EXERCISE DIRECTIONS:
Check each line of the entries below for the word "path", and copy the lines that have it.

□ □ □ □ □

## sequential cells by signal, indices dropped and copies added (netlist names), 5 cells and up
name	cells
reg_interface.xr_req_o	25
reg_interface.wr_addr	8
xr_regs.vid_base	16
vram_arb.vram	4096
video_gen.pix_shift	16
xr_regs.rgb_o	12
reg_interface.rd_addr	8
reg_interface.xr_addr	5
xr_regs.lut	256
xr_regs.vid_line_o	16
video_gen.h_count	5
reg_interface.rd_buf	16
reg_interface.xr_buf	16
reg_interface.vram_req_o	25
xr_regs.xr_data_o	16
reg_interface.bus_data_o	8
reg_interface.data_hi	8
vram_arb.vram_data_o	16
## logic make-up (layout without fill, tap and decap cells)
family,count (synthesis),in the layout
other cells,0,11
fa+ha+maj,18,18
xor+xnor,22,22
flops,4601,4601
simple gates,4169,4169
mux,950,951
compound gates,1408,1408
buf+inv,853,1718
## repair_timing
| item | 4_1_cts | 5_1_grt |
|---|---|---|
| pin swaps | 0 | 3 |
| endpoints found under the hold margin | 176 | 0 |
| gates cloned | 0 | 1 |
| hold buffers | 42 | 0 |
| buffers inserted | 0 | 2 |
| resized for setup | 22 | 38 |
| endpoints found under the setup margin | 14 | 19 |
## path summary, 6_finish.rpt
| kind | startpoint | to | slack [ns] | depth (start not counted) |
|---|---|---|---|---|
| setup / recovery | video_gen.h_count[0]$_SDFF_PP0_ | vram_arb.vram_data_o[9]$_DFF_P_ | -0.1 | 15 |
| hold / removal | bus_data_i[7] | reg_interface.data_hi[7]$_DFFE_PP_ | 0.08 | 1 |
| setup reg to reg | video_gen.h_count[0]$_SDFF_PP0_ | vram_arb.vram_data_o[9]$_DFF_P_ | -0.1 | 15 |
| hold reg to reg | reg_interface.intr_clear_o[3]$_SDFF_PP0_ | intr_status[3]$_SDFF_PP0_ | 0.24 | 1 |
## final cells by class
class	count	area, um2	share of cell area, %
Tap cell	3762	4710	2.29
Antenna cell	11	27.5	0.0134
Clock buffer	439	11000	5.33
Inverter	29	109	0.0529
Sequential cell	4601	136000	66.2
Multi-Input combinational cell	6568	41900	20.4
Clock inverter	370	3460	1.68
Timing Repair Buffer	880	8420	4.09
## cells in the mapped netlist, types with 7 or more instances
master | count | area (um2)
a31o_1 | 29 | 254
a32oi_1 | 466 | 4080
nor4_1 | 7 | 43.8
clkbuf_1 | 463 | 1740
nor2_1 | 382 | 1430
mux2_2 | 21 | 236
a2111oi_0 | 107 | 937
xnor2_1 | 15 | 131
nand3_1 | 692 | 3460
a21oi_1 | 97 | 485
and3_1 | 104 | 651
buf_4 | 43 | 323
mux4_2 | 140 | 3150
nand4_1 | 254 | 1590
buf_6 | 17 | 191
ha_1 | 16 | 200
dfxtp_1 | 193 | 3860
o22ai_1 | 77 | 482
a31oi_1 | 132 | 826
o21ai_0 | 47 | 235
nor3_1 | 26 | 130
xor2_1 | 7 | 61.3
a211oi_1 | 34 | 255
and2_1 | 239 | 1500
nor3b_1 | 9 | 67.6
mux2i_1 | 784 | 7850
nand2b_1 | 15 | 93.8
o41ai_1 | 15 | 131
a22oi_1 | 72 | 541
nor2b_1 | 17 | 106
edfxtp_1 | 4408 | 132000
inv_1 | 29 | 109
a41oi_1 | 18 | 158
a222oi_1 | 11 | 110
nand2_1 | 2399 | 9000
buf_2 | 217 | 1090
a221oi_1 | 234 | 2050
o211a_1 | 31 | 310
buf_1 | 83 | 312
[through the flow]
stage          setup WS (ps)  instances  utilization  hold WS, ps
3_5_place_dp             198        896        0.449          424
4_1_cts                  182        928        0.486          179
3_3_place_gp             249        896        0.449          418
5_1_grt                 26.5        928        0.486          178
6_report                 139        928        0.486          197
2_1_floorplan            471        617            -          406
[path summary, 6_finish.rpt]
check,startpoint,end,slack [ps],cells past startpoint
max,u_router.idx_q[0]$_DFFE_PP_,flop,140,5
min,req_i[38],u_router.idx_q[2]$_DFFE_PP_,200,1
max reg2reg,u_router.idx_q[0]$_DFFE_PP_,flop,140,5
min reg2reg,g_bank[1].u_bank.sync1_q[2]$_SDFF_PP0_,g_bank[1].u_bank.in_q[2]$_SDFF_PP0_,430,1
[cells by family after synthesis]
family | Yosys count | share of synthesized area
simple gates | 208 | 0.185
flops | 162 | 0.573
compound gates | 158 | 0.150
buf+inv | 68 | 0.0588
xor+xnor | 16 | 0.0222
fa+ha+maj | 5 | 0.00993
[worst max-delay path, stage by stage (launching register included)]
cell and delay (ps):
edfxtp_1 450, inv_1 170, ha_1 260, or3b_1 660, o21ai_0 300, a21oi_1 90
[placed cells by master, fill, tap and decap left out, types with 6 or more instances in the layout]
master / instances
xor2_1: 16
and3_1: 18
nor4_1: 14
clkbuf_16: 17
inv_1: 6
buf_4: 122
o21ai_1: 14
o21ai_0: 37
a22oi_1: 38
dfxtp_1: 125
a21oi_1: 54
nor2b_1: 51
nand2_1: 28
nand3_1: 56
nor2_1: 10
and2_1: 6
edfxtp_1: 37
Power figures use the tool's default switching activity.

□ □ □ □ □

THE ANSWER:
## path summary, 6_finish.rpt
[path summary, 6_finish.rpt]
[worst max-delay path, stage by stage (launching register included)]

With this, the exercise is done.